*EXERCISE DESCRIPTION*: Could you say how many lines in the entries contain the string "instances"? Give only that number.

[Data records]
===== src/rtl/drc_pkg.sv =====
package drc_pkg;

   function automatic bit is_pow2(input int v);
      return (v > 0) && ((v & (v - 1)) == 0);
   endfunction

   function automatic int max2(input int a, input int b);
      return (a > b) ? a : b;
   endfunction

endpackage


===== src/rtl/drc_addr_gen.sv =====
module drc_addr_gen
   import drc_pkg::*;
#(
   parameter int ADDR_W     = 32,
   parameter int IDX_W      = 12,
   parameter int DESC_BYTES = 16
) (
   input  logic [ADDR_W-1:0] base,
   input  logic [IDX_W-1:0]  idx,
   output logic [ADDR_W-1:0] addr
);

   generate
      if (is_pow2(DESC_BYTES)) begin : g_shift
         localparam int SH = $clog2(DESC_BYTES);
         assign addr = base + (ADDR_W'(idx) << SH);
      end else begin : g_mul
         assign addr = base + ADDR_W'(idx) * ADDR_W'(DESC_BYTES);
      end
   endgenerate

endmodule


===== src/rtl/drc_fetch.sv =====
module drc_fetch
   import drc_pkg::*;
#(
   parameter int ADDR_W     = 32,
   parameter int IDX_W      = 12,
   parameter int DEPTH      = 16,
   parameter int DESC_BYTES = 16,
   parameter int CNT_W      = 5
) (
   input  logic              clk,
   input  logic              rst,
   input  logic [ADDR_W-1:0] base,
   input  logic [IDX_W-1:0]  len,
   input  logic [IDX_W-1:0]  tail,
   input  logic [CNT_W-1:0]  used,
   input  logic [CNT_W-1:0]  unused,
   input  logic              ld,
   input  logic [IDX_W-1:0]  ld_val,
   output logic              req_valid,
   input  logic              req_ready,
   output logic [ADDR_W-1:0] req_addr,
   output logic [CNT_W-1:0]  req_cnt,
   input  logic              done,
   output logic [IDX_W-1:0]  cptr,
   output logic              fill_en,
   output logic              busy
);

   localparam int MW  = max2(IDX_W, CNT_W);
   localparam int IW1 = IDX_W + 1;

   logic              wait_q;
   logic [IDX_W-1:0]  avail;
   logic [CNT_W-1:0]  free_slots;
   logic [MW-1:0]     cnt_sel;
   logic [CNT_W-1:0]  fcnt;
   logic [ADDR_W-1:0] addr_c;
   logic [IW1-1:0]    ptr_sum;
   logic              fire;

   drc_addr_gen #(.ADDR_W(ADDR_W), .IDX_W(IDX_W), .DESC_BYTES(DESC_BYTES)) u_ag (
      .base (base),
      .idx  (cptr),
      .addr (addr_c)
   );

   always_comb begin
      if (len == '0)
         avail = '0;
      else if (tail >= cptr)
         avail = tail - cptr;
      else
         avail = len - cptr;
      free_slots = CNT_W'(DEPTH) - used - unused;
      cnt_sel    = (MW'(avail) > MW'(free_slots)) ? MW'(free_slots) : MW'(avail);
      fcnt       = CNT_W'(cnt_sel);
      ptr_sum    = IW1'(cptr) + IW1'(req_cnt);
   end

   assign busy    = req_valid | wait_q;
   assign fire    = !busy && !ld && (fcnt != '0);
   assign fill_en = wait_q && done;

   always_ff @(posedge clk) begin
      if (rst) begin
         req_valid <= 1'b0;
         wait_q    <= 1'b0;
         req_addr  <= '0;
         req_cnt   <= '0;
         cptr      <= '0;
      end else begin
         if (fire) begin
            req_valid <= 1'b1;
            req_addr  <= addr_c;
            req_cnt   <= fcnt;
         end else if (req_valid && req_ready) begin
            req_valid <= 1'b0;
            wait_q    <= 1'b1;
         end
         if (fill_en) begin
            wait_q <= 1'b0;
            cptr   <= (ptr_sum == IW1'(len)) ? '0 : IDX_W'(ptr_sum);
         end else if (ld) begin
            cptr <= ld_val;
         end
      end
   end

   p_fetch_no_wrap_r2: assert property (@(posedge clk) disable iff (rst)
      (req_valid && $stable(len)) |-> ((IW1'(cptr) + IW1'(req_cnt)) <= IW1'(len)));

   p_fetch_cap_r3: assert property (@(posedge clk) disable iff (rst)
      req_valid |-> ((32'(used) + 32'(unused) + 32'(req_cnt)) <= 32'(DEPTH)));

   p_fetch_nonzero_r4: assert property (@(posedge clk) disable iff (rst)
      req_valid |-> (req_cnt != '0));

   p_rd_hold_r12: assert property (@(posedge clk) disable iff (rst)
      (req_valid && !req_ready) |=> (req_valid && $stable(req_addr) && $stable(req_cnt)));

endmodule


===== src/rtl/drc_writeback.sv =====
module drc_writeback
   import drc_pkg::*;
#(
   parameter int ADDR_W     = 32,
   parameter int IDX_W      = 12,
   parameter int DESC_BYTES = 16,
   parameter int CNT_W      = 5
) (
   input  logic              clk,
   input  logic              rst,
   input  logic [ADDR_W-1:0] base,
   input  logic [IDX_W-1:0]  len,
   input  logic [CNT_W-1:0]  used,
   input  logic [CNT_W-1:0]  mask,
   input  logic              start,
   input  logic              ld,
   input  logic [IDX_W-1:0]  ld_val,
   output logic              req_valid,
   input  logic              req_ready,
   output logic [ADDR_W-1:0] req_addr,
   output logic [CNT_W-1:0]  req_cnt,
   input  logic              done,
   output logic [IDX_W-1:0]  head,
   output logic              retire_en,
   output logic              busy
);

   localparam int WW  = max2(IDX_W, CNT_W) + 1;
   localparam int IW1 = IDX_W + 1;

   logic              wait_q;
   logic              retry_q;
   logic [WW-1:0]     hsum;
   logic [IDX_W-1:0]  room;
   logic [CNT_W-1:0]  n;
   logic [ADDR_W-1:0] addr_c;
   logic [IW1-1:0]    head_sum;
   logic              try_wb;

   drc_addr_gen #(.ADDR_W(ADDR_W), .IDX_W(IDX_W), .DESC_BYTES(DESC_BYTES)) u_ag (
      .base (base),
      .idx  (head),
      .addr (addr_c)
   );

   always_comb begin
      hsum = WW'(head) + WW'(used);
      room = len - head;
      if (hsum >= WW'(len))
         n = CNT_W'(room);
      else if (mask != '0)
         n = used & ~mask;
      else
         n = used;
      head_sum = IW1'(head) + IW1'(req_cnt);
   end

   assign busy      = req_valid | wait_q;
   assign try_wb    = (start | retry_q) && !busy;
   assign retire_en = wait_q && done;

   always_ff @(posedge clk) begin
      if (rst) begin
         req_valid <= 1'b0;
         wait_q    <= 1'b0;
         retry_q   <= 1'b0;
         req_addr  <= '0;
         req_cnt   <= '0;
         head      <= '0;
      end else begin
         if (try_wb) begin
            retry_q <= 1'b0;
            if (n != '0) begin
               req_valid <= 1'b1;
               req_addr  <= addr_c;
               req_cnt   <= n;
            end
         end else if (req_valid && req_ready) begin
            req_valid <= 1'b0;
            wait_q    <= 1'b1;
         end
         if (retire_en) begin
            wait_q  <= 1'b0;
            retry_q <= (used != req_cnt);
            head    <= (head_sum >= IW1'(len)) ? IDX_W'(head_sum - IW1'(len))
                                               : IDX_W'(head_sum);
         end else if (ld) begin
            head <= ld_val;
         end
      end
   end

   p_wb_no_wrap_r7: assert property (@(posedge clk) disable iff (rst)
      (req_valid && $stable(len)) |-> ((IW1'(head) + IW1'(req_cnt)) <= IW1'(len)));

   p_wb_nonzero_r8: assert property (@(posedge clk) disable iff (rst)
      req_valid |-> (req_cnt != '0));

   p_wr_hold_r12: assert property (@(posedge clk) disable iff (rst)
      (req_valid && !req_ready) |=> (req_valid && $stable(req_addr) && $stable(req_cnt)));

endmodule


===== src/rtl/drc_occupancy.sv =====
module drc_occupancy #(
   parameter int DEPTH = 16,
   parameter int CNT_W = 5
) (
   input  logic             clk,
   input  logic             rst,
   input  logic             fill_en,
   input  logic [CNT_W-1:0] fill_cnt,
   input  logic             retire_en,
   input  logic [CNT_W-1:0] retire_cnt,
   input  logic             consume,
   output logic [CNT_W-1:0] unused,
   output logic [CNT_W-1:0] used
);

   logic take;

   assign take = consume && (unused != '0);

   always_ff @(posedge clk) begin
      if (rst) begin
         unused <= '0;
         used   <= '0;
      end else begin
         unused <= unused + (fill_en ? fill_cnt : '0) - CNT_W'(take);
         used   <= used + CNT_W'(take) - (retire_en ? retire_cnt : '0);
      end
   end

   p_occ_bound_r3: assert property (@(posedge clk) disable iff (rst)
      (32'(used) + 32'(unused)) <= 32'(DEPTH));

   p_retire_le_used_r9: assert property (@(posedge clk) disable iff (rst)
      retire_en |-> (retire_cnt <= used));

   p_consume_empty_r6: assert property (@(posedge clk) disable iff (rst)
      (consume && unused == '0 && !fill_en) |=> (unused == '0));

endmodule


===== src/rtl/desc_ring_cache.sv =====
module desc_ring_cache #(
   parameter int ADDR_W     = 32,
   parameter int IDX_W      = 12,
   parameter int DEPTH      = 16,
   parameter int DESC_BYTES = 16,
   parameter int CNT_W      = $clog2(DEPTH + 1)
) (
   input  logic              clk,
   input  logic              rst,
   input  logic [ADDR_W-1:0] ring_base,
   input  logic [IDX_W-1:0]  ring_len,
   input  logic [IDX_W-1:0]  ring_tail,
   input  logic              head_wr,
   input  logic [IDX_W-1:0]  head_wr_val,
   input  logic [CNT_W-1:0]  wb_align,
   input  logic              wb_start,
   input  logic              consume,
   output logic              rd_valid,
   input  logic              rd_ready,
   output logic [ADDR_W-1:0] rd_addr,
   output logic [CNT_W-1:0]  rd_cnt,
   input  logic              rd_done,
   output logic              wr_valid,
   input  logic              wr_ready,
   output logic [ADDR_W-1:0] wr_addr,
   output logic [CNT_W-1:0]  wr_cnt,
   input  logic              wr_done,
   output logic [IDX_W-1:0]  ring_head,
   output logic [IDX_W-1:0]  cache_ptr,
   output logic [CNT_W-1:0]  unused_cnt,
   output logic [CNT_W-1:0]  used_cnt,
   output logic              cfg_err
);

   initial begin
      a_depth_ok: assert (DEPTH >= 1 && CNT_W >= $clog2(DEPTH + 1))
         else $error("cache depth or count width out of range");
      a_idx_ok: assert (IDX_W >= 1 && ADDR_W >= IDX_W)
         else $error("index or address width out of range");
      a_desc_ok: assert (DESC_BYTES >= 1)
         else $error("descriptor size must be positive");
   end

   logic              fill_en, retire_en;
   logic              f_busy, w_busy;
   logic [ADDR_W-1:0] base_q;
   logic [IDX_W-1:0]  len_q;
   logic              geo_change, active;

   drc_occupancy #(.DEPTH(DEPTH), .CNT_W(CNT_W)) u_occ (
      .clk        (clk),
      .rst        (rst),
      .fill_en    (fill_en),
      .fill_cnt   (rd_cnt),
      .retire_en  (retire_en),
      .retire_cnt (wr_cnt),
      .consume    (consume),
      .unused     (unused_cnt),
      .used       (used_cnt)
   );

   drc_fetch #(.ADDR_W(ADDR_W), .IDX_W(IDX_W), .DEPTH(DEPTH),
               .DESC_BYTES(DESC_BYTES), .CNT_W(CNT_W)) u_fetch (
      .clk       (clk),
      .rst       (rst),
      .base      (ring_base),
      .len       (ring_len),
      .tail      (ring_tail),
      .used      (used_cnt),
      .unused    (unused_cnt),
      .ld        (head_wr),
      .ld_val    (head_wr_val),
      .req_valid (rd_valid),
      .req_ready (rd_ready),
      .req_addr  (rd_addr),
      .req_cnt   (rd_cnt),
      .done      (rd_done),
      .cptr      (cache_ptr),
      .fill_en   (fill_en),
      .busy      (f_busy)
   );

   drc_writeback #(.ADDR_W(ADDR_W), .IDX_W(IDX_W),
                   .DESC_BYTES(DESC_BYTES), .CNT_W(CNT_W)) u_wb (
      .clk       (clk),
      .rst       (rst),
      .base      (ring_base),
      .len       (ring_len),
      .used      (used_cnt),
      .mask      (wb_align),
      .start     (wb_start),
      .ld        (head_wr),
      .ld_val    (head_wr_val),
      .req_valid (wr_valid),
      .req_ready (wr_ready),
      .req_addr  (wr_addr),
      .req_cnt   (wr_cnt),
      .done      (wr_done),
      .head      (ring_head),
      .retire_en (retire_en),
      .busy      (w_busy)
   );

   assign geo_change = (ring_base != base_q) || (ring_len != len_q) || head_wr;
   assign active     = (unused_cnt != '0) || (used_cnt != '0) || f_busy || w_busy;

   always_ff @(posedge clk) begin
      base_q <= ring_base;
      len_q  <= ring_len;
      if (rst)
         cfg_err <= 1'b0;
      else if (geo_change && active)
         cfg_err <= 1'b1;
   end

   p_err_sticky_r11: assert property (@(posedge clk) disable iff (rst)
      cfg_err |=> cfg_err);

   p_head_load_r10: assert property (@(posedge clk) disable iff (rst)
      (head_wr && !w_busy) |=> (ring_head == $past(head_wr_val)));

endmodule


===== config.mk =====
export PLATFORM = sky130hd
export DESIGN_NAME = desc_ring_cache
export DESIGN_NICKNAME = d
export VERILOG_FILES = /design/src/rtl/drc_pkg.sv /design/src/rtl/drc_addr_gen.sv /design/src/rtl/drc_fetch.sv /design/src/rtl/drc_writeback.sv /design/src/rtl/drc_occupancy.sv /design/src/rtl/desc_ring_cache.sv
export SDC_FILE = /design/constraint.sdc
export NUM_CORES = 1
export LEC_CHECK = 0
export BUFFER_PORTS_ARGS = -buffer_cell sky130_fd_sc_hd__buf_2
export CAP_MARGIN = 30
export CORE_MARGIN = 2
export CORE_UTILIZATION = 35
export CTS_CLUSTER_SIZE = 16
export DETAILED_ROUTE_END_ITERATION = 12
export GPL_ROUTABILITY_DRIVEN = 0
export PLACE_DENSITY_LB_ADDON = 0.2
export SYNTH_ARGS = -nofsm -noshare
export SYNTH_HDL_FRONTEND = slang
export SYNTH_SLANG_ARGS = --single-unit

===== constraint.sdc =====
create_clock -name clk -period 8.65 [get_ports clk]
set_input_delay 0.4325 -clock clk [delete_from_list [all_inputs] [get_ports clk]]
set_output_delay 0.4325 -clock clk [all_outputs]
set_load 0.01 [all_outputs]

==> metrics.yaml, run 1 <==
track_usage_pct: 22.6
timing.max_cap.violations: 0
async_flop_share_pct: 0
hold_ws_ps: 164
post_cts_resized: 0
synth_cells: 1468
num_rows: 69
antenna_found_initial: 1
route.met3.wl_um: 2900
postRouteWirelength_um: 42200
max_slew_margin_pct: 30.1
syn_area_per_cell_um2: 8.49
chipWidth_um: 193
ys_seq_area_share_pct: 25.4
cp_top_family: "compound AO/OA/AOI/OAI gates"
cts_tree: "built"
critical_path_arrival_ps: 5970
final_layout_size_suffix_gt1_share_pct: 17.3
area_growth_syn_to_layout_pct: 15.3
yosys_warnings: 0
first_pass_iters: 5
die_area_um2: 37100
hold_class: "input port to register"
path_cells: "inv_1 > ha_1 > a21oi_2 > o211ai_1 > nand3_2 > a21oi_4 > or3_1 > a21oi_1 > ha_1 > o21ai_0 > a21oi_1 > o31a_1 > a2111o_1 > nor4_1 > and4_1 > nor3_4 > mux2_4 > mux2_2"
min_period_ps: 5650
rsz0062_at_grt: "no"
grt_pass1_vias: 10900
cts.sinks: 158
ys_ff_latch: 158
synth_area_um2: 12500
fin_cells: 2095
final_nets: 1832
power_leakage_uw: 0.00641
wl_per_cell_um: 20.1
synthTopCellsByArea: "dfxtp_1 (25%), ha_1 (12%), xnor2_1 (8.5%)"
synthesis.nets: 1680
postRouteAntennaNets: 0
yosysTopAreaCellShare_pct: 25.4
io_buffers: 192
max_slew.worst_pin.slew_ps: 1040
cp_slowest_cell: "mux2_4"
crit_type: "register to register"
finalCritPeriodShare_pct: 65.3
worstPathMaxFanout: 33
fp.dieH_um: 193
tns_ps: 0
hpwl_um: 33500
vias_per_cell: 5.47
cts_max_level: 4
clock_latency_ps: 430
highest_layer: "met4"
grt_max_degree: 94
fillers: 3630
status: "completed"
setup_violations: 0
slowest_delay_ps: 640
fmax_ghz: 0.177
ctsHoldBuffers: 0
crit_path_end_kind: "register"
finalClockSkew_ps: 11.9
path_clk_slew_ps: 70
yosysTopAreaCell: "dfxtp_1"
cp.required_ps: 8960
synth_commonest_cells: "dfxtp_1 (158), nor2_1 (141), xnor2_1 (121)"
num_io_pins: 193
m1WireLength_um: 18400
cts_buffers: 17
drc: 0
clk_path_buf_depth: 2
ys.flop_type: "dfxtp_1"
yosysUniqueCellTypes: 86
crit_buf_inv: 1
vias: 11500
grt_pass1_wl_um: 63200
synth_edf_count: 0
core-area_um2: 35300
overflow: 0
start_util_pct: 35.3
yosysMostFrequentCell: "dfxtp_1"
peakVddDrop_mv: 0.139
power_density_nw_per_um2: 246
placed_cells: 2062
report.final.slew_viol_count: 0
startpoint_type: "register"
cts_setup_buffers: 0
wl_met2_um: 19300
cts-root-buf: "clkbuf_16"
finalHoldViolCount: 0
drtIter0Drc: 733
## through the flow
step	utilization (%)	total power, uW	setup WS, ps	area (um^2)
2_1_floorplan	-	2250	3830	12500
3_3_place_gp	39.0	2730	3290	13800
3_5_place_dp	39.0	2750	3060	13800
4_1_cts	40.7	3560	3030	14400
5_1_grt	40.7	3800	2570	14400
6_report	40.7	3530	3000	14400
## area by class of cell
type | instances | area, um^2 | area share (%)
sequential | 158 | 3160 | 22.0
timing repair buffer | 194 | 978 | 6.81
multi-input combinational | 1159 | 8710 | 60.6
clock buffer | 18 | 439 | 3.06
clock inverter | 13 | 165 | 1.15
inverter | 90 | 338 | 2.35
tap | 461 | 577 | 4.01
antenna | 2 | 5.00 | 0.0348
## flip-flops by register name, indices dropped and copies added, names as in the netlist, 5 cells and up
name	cells
u_occ.used	5
u_fetch.cptr	12
u_fetch.req_cnt	5
u_wb.head	12
u_wb.req_addr	32
len_q	12
u_occ.unused	5
u_fetch.req_addr	32
base_q	32
u_wb.req_cnt	5
## cells in the final DEF (no fill, tap or decap), types with 9 or more instances in the layout
cell	n
buf_2	191
xnor2_1	121
o211ai_1	10
nand2b_1	28
nand2_1	84
inv_1	88
nand4_1	22
mux2i_1	38
nor2b_1	43
ha_1	118
a31oi_1	11
a21o_1	34
xor2_1	44
nand3_1	27
a221oi_1	9
nor3_1	23
a21oi_1	95
or3_1	15
a21boi_0	10
dfxtp_1	158
fa_1	12
o21ai_0	39
nor4_1	16
nor2_1	141
clkbuf_16	17
a2111oi_0	10
and3_1	13
a211oi_1	33
mux2_4	23
## per-layer routing
| metal | up-vias | global-route usage [%] |
|---|---|---|
| li1 | 5556 | - |
| met1 | 5432 | 29.0 |
| met2 | 389 | 37.5 |
| met3 | 77 | 3.87 |
| met4 | 0 | 8.84 |
| met5 | - | 0 |
## cells by family (layout without fill, tap and decap cells)
group                    count (synthesis)  count (layout)  synth area share, %
AO/OA/AOI/OAI                          327             327                 18.0
buffers and inverters                  151             315                 4.85
AND/OR/NAND/NOR                        464             464                 19.2
adder cells (fa/ha/maj)                130             130                 13.8
XOR/XNOR                               168             168                 12.1
flip-flops                             158             158                 25.4
multiplexers                            70              70                 6.63
other                                    0               2                    0
## where the power goes
part | internal, uW | switching, uW | total (uW)
Combinational | 767 | 942 | 1710
Clock | 463 | 331 | 793
Sequential | 875 | 156 | 1030
Total | 2100 | 1430 | 3530
## final timing paths
check | startpoint | endpoint | slack, ps | cells past startpoint
worst max-delay path | u_fetch.cptr[5]$_SDFFE_PP0P_ | u_fetch.req_addr[31]$_SDFFE_PP0P_ | 3000 | 18
worst min-delay path | ring_base[1] | base_q[1]$_DFF_P_ | 160 | 1
worst max register to register | u_fetch.cptr[5]$_SDFFE_PP0P_ | u_fetch.req_addr[31]$_SDFFE_PP0P_ | 3000 | 18
worst min register to register | u_fetch.req_addr[8]$_SDFFE_PP0P_ | u_fetch.req_addr[8]$_SDFFE_PP0P_ | 470 | 2
Note: power is estimated with default switching activity, not from simulation.
==> run 2, diff against run 1 <==
clock period = 5.4 ns   (was 8.65 ns; I/O delays follow)
==> run 2 against run 1 <==
First-iteration DRC count down 12%. Cell area up 1.5%. Non-clock buffer count grew 22. Sequential share of layout area fell by 0.33 points. Register-to-register slack got worse by 2700 ps. Worst setup slack got worse by 2700 ps. Maximum frequency grew 9.9%. Die area unchanged. Highest routed layer is now met5.
==> metrics.yaml, run 2 (synthesis results as in run 1) <==
cp_slowest_cell: "mux2_8"
chipWidth_um: 193  # unchanged
max_slew.worst_pin.slew_ps: 974  # -63.7 ps
path_clk_slew_ps: 70  # about the same
fin_cells: 2118  # +1.1%
startpoint: "u_fetch.cptr[9]$_SDFFE_PP0P_"
hpwl_um: 34000  # +1.3%
hold_ws_ps: 20.3  # -143 ps
final_nets: 1855  # +1.3%
drc: 0  # unchanged
wl_per_cell_um: 20.3  # +0.69%
cts_tree: "built"
power_density_nw_per_um2: 393  # +60%
tns_ps: 0  # unchanged
clock_latency_ps: 460  # +30 ps
vias: 11500  # +0.35%
cts_buffers: 17  # unchanged
fp.dieH_um: 193  # unchanged
hold_depth: 1  # unchanged
start_util_pct: 35.3  # unchanged
vias_per_cell: 5.43  # -0.74%
crit_path_end_kind: "register"
postRouteWirelength_um: 43000  # +1.8%
first_pass_iters: 5  # unchanged
timing.max_cap.violations: 0  # unchanged
grt_max_degree: 75  # -20%
cp.required_ps: 5730  # -3230 ps
startpoint_type: "register"
placed_cells: 2077  # +0.73%
reg2regPathDepth: 18  # unchanged
postRouteAntennaNets: 0  # unchanged
largestRegisters: "base_q (32), u_fetch.req_addr (32), u_wb.req_addr (32)"
fmax_ghz: 0.194  # +9.9%
multi_input_area_um2: 8740  # +0.34%
final_layout_size_suffix_gt1_share_pct: 18.2  # +0.90 points
max_slew_margin_pct: 35.1  # +5.0 points
met2_usage_pct: 38.2  # +0.66 points
grt_pass1_wl_um: 64200  # +1.6%
place_ws_ps: 114  # -2950 ps
cp_top_family: "compound AO/OA/AOI/OAI gates"
peakVddDrop_mv: 0.279  # +100%
grt_pass1_vias: 11000  # +1.1%
crit_cells: 18  # unchanged
finalCritPeriodShare_pct: 95.3  # +30 points
min_period_ps: 5140  # -508 ps
critical_path_arrival_ps: 5470  # -500 ps
crit_buf_inv: 1  # unchanged
path_cells: "inv_1 > ha_1 > nand2_1 > o41ai_4 > o21ai_2 > a21oi_4 > o21ai_0 > a21oi_2 > ha_1 > and4_1 > a21oi_1 > o31a_1 > a2111o_1 > nor4_1 > and4_1 > nor3_4 > mux2_8 > mux2_4"
fillers: 3624  # -0.17%
slowest_delay_ps: 530  # -110 ps
cts.sinks: 158  # unchanged
layout.cells.most_common: "buf_2"
power_leakage_uw: 0.00654  # +1.9%
io_buffers: 192  # unchanged
power_uw: 5740  # +62%
worstReg2RegStart: "u_fetch.cptr[9]$_SDFFE_PP0P_"
worstPathMaxFanout: 17  # -48%
overflow: 0  # unchanged
num_io_pins: 193  # unchanged
setup_violations: 0  # unchanged
setup_ws_ps: 256  # -2740 ps
crit_type: "register to register"
drtIter0Drc: 643  # -12%
finalClockSkew_ps: 15.1  # +3.21 ps
status: "completed"
antenna_found_initial: 1  # unchanged
finalHoldViolCount: 0  # unchanged
num_rows: 69  # unchanged
grtUsageMet3_pct: 4.42  # +0.55 points
cts-root-buf: "clkbuf_16"
ff2ff_setup_slack_ps: 260  # -2740 ps
die_area_um2: 37100  # unchanged
hold_class: "input port to register"
min_from: "ring_base[9]"
layout_common_cells: "buf_2 (191), dfxtp_1 (158), nor2_1 (141)"
report.final.slew_viol_count: 0  # unchanged
cts_max_level: 4  # unchanged
area_growth_syn_to_layout_pct: 17.1
track_usage_pct: 22.9  # +0.37 points
clk_path_buf_depth: 2  # unchanged
seqCellArea_um2: 3160  # unchanged
core-area_um2: 35300  # unchanged
busiest_layer: "met2"
grtUsageMet1_pct: 29.6  # +0.63 points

*RESPONSE AREA*: 2